┌─ Records shown

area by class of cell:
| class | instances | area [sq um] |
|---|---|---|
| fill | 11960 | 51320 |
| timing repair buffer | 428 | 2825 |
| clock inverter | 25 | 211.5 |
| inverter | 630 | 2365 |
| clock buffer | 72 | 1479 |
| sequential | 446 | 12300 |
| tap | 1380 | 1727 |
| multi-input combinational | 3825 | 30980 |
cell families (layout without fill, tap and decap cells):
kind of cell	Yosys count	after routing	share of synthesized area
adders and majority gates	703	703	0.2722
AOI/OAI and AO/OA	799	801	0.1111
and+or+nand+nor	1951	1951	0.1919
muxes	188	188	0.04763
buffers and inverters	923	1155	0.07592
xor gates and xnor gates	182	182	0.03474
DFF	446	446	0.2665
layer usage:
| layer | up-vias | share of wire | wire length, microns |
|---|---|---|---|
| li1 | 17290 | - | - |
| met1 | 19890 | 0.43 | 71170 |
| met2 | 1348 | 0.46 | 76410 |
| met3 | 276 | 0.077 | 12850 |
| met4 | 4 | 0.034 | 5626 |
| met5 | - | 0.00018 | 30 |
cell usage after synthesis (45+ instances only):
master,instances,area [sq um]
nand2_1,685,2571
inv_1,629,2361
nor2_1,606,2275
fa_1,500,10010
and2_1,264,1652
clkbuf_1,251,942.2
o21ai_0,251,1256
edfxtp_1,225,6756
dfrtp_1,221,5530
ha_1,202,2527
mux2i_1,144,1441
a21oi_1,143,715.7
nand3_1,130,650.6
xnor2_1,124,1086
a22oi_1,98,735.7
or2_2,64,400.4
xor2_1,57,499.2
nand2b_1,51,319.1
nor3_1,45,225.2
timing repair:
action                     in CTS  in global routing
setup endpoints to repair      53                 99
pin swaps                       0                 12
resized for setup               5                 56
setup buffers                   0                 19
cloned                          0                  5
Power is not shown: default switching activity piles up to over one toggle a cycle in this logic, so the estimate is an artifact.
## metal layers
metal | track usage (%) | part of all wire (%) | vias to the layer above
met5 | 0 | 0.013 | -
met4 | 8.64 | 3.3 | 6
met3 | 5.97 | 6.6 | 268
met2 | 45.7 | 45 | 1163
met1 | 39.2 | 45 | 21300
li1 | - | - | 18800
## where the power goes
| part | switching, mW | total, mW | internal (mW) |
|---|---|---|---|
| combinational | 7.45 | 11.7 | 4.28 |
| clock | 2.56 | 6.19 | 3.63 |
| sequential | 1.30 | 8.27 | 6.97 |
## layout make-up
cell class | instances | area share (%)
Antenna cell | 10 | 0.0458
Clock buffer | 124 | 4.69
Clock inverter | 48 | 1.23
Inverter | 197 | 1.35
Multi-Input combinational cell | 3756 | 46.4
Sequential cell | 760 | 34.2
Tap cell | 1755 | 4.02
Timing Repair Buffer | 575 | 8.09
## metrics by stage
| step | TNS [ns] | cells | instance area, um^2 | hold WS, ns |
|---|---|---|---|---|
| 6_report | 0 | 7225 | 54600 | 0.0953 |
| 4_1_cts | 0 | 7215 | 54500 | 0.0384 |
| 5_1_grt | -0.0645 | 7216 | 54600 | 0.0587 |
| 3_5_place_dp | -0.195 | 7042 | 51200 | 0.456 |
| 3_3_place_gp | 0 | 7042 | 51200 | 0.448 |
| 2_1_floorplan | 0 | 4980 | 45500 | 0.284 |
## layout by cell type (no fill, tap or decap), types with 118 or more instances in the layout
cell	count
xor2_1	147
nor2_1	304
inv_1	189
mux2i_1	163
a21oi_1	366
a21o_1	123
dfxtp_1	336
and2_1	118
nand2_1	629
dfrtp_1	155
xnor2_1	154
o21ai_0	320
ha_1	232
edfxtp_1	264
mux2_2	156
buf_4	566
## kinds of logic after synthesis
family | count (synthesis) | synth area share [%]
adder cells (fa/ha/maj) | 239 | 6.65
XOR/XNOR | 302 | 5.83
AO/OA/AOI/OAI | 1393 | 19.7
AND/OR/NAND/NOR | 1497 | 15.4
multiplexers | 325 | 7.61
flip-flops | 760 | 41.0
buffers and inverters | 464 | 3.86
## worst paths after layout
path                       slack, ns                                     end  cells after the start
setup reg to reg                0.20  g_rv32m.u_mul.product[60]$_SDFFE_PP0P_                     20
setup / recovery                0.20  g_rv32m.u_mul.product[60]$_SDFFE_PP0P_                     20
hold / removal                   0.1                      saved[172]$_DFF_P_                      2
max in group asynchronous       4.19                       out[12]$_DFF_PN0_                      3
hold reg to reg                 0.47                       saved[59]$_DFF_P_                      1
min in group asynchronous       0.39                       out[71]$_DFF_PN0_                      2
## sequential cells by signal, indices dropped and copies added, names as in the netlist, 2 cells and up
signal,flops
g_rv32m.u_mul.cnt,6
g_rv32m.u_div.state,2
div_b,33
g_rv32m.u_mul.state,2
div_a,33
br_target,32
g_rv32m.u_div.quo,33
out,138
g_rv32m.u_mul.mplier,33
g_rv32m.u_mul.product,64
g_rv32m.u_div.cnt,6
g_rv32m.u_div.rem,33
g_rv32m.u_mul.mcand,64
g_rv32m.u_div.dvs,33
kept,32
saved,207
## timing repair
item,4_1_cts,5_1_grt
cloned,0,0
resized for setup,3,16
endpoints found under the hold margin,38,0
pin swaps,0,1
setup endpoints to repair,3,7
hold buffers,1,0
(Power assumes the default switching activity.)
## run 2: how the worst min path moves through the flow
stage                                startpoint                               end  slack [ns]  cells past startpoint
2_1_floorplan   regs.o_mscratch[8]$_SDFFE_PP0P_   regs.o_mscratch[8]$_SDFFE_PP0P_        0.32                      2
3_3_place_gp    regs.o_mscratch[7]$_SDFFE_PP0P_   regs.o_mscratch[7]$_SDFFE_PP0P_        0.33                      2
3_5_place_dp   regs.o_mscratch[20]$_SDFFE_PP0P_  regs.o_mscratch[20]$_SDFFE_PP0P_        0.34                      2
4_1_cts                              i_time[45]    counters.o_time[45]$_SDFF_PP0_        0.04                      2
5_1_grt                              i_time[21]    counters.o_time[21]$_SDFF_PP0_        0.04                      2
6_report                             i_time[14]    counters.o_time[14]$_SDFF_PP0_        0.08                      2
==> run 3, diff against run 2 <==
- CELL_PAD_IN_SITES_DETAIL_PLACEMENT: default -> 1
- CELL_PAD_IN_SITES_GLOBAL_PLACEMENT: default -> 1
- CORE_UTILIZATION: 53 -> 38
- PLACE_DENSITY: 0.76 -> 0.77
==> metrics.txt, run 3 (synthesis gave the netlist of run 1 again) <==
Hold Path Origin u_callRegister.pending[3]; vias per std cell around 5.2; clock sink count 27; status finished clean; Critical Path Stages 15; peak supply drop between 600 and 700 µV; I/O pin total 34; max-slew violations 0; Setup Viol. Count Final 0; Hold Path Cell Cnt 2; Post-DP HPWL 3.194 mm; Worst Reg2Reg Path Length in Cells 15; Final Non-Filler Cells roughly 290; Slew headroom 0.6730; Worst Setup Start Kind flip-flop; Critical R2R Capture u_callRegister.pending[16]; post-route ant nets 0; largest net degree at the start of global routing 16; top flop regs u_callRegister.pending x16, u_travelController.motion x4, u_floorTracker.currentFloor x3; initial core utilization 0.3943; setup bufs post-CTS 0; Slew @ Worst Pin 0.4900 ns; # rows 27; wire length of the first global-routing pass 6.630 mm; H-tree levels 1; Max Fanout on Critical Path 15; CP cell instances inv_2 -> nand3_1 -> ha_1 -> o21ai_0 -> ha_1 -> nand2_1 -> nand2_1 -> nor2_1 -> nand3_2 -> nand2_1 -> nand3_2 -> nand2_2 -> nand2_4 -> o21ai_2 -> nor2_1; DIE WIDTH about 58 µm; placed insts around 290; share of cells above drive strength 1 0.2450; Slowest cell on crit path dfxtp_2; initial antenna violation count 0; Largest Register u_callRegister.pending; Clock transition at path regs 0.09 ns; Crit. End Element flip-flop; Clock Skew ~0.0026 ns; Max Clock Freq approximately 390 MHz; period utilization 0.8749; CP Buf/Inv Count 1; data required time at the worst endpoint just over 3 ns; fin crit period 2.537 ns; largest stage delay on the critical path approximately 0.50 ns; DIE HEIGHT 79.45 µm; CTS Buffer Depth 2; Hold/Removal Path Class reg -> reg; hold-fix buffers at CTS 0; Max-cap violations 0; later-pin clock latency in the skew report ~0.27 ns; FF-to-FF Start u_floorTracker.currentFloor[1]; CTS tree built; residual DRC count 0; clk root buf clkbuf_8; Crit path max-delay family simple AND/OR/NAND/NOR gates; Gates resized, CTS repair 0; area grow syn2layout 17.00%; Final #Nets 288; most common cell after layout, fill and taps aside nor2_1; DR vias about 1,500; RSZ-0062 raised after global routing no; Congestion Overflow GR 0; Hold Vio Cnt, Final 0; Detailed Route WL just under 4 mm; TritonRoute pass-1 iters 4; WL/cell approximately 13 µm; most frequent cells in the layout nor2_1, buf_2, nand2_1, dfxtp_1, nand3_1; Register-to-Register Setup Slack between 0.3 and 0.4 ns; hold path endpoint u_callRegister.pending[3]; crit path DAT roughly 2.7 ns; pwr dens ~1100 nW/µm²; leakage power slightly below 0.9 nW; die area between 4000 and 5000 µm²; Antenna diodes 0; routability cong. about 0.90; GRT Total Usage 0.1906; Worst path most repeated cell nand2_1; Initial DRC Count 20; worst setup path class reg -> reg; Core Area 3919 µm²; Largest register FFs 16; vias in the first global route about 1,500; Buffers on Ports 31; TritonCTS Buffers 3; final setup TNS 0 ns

└─
┌─ Records shown

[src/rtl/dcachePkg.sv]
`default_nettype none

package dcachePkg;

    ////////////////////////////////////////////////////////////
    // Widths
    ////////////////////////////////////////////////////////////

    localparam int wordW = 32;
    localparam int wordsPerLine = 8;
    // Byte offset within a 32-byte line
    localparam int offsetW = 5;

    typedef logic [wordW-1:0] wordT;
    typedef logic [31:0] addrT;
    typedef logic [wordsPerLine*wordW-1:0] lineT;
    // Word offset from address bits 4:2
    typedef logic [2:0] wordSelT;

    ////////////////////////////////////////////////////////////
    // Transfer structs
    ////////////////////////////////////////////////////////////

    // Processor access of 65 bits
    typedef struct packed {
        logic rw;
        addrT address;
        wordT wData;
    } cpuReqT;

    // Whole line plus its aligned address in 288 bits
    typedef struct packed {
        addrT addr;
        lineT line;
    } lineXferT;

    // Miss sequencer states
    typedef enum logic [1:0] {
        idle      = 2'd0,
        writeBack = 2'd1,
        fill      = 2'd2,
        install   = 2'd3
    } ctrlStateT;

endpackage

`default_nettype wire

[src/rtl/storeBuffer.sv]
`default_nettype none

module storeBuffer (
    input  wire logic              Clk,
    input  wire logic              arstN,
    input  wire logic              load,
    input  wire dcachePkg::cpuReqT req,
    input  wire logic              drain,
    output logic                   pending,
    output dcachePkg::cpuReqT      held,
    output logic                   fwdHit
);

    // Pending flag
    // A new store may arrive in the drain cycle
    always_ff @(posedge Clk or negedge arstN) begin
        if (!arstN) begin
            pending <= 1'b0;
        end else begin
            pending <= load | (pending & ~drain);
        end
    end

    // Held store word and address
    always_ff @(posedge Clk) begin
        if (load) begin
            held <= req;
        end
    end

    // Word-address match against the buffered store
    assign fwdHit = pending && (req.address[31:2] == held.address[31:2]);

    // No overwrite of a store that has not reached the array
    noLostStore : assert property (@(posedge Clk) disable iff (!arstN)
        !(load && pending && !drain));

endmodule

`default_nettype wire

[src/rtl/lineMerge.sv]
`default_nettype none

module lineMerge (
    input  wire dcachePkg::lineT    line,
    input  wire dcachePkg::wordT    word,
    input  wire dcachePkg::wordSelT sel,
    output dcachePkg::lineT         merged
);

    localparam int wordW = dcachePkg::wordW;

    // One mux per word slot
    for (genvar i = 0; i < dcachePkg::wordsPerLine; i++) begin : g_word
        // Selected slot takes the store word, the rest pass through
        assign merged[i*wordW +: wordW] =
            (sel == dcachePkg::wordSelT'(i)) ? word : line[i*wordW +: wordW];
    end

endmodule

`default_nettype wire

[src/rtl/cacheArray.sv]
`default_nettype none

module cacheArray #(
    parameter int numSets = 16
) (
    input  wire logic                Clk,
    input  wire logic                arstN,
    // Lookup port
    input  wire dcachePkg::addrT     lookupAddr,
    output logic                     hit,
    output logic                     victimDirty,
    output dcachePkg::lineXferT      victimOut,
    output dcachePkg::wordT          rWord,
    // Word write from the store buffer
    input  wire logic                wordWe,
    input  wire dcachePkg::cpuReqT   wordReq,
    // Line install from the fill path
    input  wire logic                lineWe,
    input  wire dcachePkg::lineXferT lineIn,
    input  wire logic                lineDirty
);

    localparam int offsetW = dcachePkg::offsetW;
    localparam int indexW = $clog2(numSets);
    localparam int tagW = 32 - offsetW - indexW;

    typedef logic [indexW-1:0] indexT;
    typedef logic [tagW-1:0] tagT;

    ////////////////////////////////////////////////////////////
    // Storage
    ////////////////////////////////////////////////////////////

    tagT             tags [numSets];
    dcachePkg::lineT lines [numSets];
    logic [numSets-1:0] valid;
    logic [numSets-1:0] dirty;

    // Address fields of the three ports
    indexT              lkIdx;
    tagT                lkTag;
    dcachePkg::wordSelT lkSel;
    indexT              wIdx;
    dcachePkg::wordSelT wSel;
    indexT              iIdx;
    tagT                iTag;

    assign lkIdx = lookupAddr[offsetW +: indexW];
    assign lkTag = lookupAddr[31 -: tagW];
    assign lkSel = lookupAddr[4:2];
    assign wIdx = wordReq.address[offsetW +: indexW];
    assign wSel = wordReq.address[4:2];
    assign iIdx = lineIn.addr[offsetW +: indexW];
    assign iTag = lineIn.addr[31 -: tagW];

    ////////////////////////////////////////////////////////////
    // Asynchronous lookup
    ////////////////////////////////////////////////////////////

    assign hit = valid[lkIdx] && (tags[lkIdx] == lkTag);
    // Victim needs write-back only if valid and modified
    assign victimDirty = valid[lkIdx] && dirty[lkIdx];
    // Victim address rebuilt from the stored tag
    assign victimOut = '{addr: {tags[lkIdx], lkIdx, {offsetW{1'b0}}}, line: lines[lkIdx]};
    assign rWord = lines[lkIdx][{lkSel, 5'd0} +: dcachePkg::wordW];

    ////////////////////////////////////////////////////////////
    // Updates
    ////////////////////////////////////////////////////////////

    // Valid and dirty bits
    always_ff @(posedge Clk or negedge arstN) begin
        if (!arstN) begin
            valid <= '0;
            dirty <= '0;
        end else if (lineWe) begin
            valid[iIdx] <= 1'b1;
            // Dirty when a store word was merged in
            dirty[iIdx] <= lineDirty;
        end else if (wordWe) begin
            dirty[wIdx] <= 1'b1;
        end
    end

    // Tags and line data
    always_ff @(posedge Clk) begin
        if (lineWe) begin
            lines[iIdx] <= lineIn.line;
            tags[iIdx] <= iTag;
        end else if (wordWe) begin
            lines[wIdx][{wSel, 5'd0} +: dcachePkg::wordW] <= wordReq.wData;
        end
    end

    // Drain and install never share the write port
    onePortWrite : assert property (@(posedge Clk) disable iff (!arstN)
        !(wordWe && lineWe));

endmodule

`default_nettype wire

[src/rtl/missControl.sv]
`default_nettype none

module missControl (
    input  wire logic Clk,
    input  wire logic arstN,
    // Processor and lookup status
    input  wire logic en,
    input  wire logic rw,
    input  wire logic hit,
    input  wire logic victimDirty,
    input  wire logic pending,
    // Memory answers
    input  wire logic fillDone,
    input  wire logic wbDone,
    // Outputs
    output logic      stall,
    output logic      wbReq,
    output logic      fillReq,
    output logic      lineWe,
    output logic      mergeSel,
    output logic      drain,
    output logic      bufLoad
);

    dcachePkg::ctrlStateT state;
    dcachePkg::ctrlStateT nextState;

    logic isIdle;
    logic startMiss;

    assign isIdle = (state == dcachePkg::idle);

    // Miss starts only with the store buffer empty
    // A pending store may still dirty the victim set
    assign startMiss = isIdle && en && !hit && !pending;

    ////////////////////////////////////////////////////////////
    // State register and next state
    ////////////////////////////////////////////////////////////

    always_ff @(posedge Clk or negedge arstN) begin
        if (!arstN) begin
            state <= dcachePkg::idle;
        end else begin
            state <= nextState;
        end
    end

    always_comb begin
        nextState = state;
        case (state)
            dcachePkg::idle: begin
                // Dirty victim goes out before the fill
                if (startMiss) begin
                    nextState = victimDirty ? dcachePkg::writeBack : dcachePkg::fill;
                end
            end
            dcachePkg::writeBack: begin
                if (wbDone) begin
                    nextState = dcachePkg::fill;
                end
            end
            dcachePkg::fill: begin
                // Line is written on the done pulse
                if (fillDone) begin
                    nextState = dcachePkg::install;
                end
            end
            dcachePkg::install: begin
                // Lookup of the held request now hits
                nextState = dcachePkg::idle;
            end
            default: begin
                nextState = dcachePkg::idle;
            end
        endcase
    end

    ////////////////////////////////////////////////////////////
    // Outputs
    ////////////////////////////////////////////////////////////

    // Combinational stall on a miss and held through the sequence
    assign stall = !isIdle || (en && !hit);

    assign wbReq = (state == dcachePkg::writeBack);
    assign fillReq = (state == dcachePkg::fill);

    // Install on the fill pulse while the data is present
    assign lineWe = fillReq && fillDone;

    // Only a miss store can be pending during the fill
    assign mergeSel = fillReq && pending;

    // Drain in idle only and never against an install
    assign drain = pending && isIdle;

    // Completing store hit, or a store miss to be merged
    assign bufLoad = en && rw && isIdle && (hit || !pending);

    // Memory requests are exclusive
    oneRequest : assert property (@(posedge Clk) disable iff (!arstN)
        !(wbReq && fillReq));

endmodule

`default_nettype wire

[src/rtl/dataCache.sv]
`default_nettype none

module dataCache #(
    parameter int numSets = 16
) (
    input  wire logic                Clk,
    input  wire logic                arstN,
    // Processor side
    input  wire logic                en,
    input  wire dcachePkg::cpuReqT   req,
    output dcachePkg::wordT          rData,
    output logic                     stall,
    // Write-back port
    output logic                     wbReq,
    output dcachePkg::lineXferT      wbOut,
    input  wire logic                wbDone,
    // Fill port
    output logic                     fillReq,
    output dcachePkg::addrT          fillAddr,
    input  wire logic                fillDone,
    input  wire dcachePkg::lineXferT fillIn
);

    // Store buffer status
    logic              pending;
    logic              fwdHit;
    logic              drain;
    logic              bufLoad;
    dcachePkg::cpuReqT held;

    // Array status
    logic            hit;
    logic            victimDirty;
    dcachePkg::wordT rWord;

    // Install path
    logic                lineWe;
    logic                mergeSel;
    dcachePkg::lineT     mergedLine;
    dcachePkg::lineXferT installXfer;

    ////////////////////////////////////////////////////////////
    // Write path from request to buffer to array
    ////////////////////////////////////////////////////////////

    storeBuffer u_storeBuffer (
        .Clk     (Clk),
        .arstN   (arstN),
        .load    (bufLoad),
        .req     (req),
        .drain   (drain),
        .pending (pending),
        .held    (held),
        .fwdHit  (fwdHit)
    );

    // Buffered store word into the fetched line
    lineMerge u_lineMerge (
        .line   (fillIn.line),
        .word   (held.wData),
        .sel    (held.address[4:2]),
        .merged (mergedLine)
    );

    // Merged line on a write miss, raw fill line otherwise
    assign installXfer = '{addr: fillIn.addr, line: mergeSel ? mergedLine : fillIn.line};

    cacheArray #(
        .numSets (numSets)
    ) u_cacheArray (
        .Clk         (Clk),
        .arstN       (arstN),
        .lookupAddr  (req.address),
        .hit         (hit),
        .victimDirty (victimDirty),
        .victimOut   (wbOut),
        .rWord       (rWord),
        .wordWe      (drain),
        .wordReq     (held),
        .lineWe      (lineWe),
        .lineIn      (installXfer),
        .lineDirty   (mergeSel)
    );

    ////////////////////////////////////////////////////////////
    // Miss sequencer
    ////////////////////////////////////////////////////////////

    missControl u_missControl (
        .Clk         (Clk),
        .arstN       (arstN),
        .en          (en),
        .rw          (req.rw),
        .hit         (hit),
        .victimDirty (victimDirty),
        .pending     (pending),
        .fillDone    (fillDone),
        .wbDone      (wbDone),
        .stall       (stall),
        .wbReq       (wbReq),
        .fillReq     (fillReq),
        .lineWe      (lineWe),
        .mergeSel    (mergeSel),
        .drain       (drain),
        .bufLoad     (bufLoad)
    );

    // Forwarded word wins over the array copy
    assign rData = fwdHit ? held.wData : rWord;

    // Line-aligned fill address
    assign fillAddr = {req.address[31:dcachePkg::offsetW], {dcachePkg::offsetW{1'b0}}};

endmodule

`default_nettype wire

└─

** What the task asks **
Beginning at the line above that contains "cell class | instances | area share (%)", return each line exactly through the line that contains "51200 | 0.456 |", and no others.

** Result of the exercise **
cell class | instances | area share (%)
Antenna cell | 10 | 0.0458
Clock buffer | 124 | 4.69
Clock inverter | 48 | 1.23
Inverter | 197 | 1.35
Multi-Input combinational cell | 3756 | 46.4
Sequential cell | 760 | 34.2
Tap cell | 1755 | 4.02
Timing Repair Buffer | 575 | 8.09
## metrics by stage
| step | TNS [ns] | cells | instance area, um^2 | hold WS, ns |
|---|---|---|---|---|
| 6_report | 0 | 7225 | 54600 | 0.0953 |
| 4_1_cts | 0 | 7215 | 54500 | 0.0384 |
| 5_1_grt | -0.0645 | 7216 | 54600 | 0.0587 |
| 3_5_place_dp | -0.195 | 7042 | 51200 | 0.456 |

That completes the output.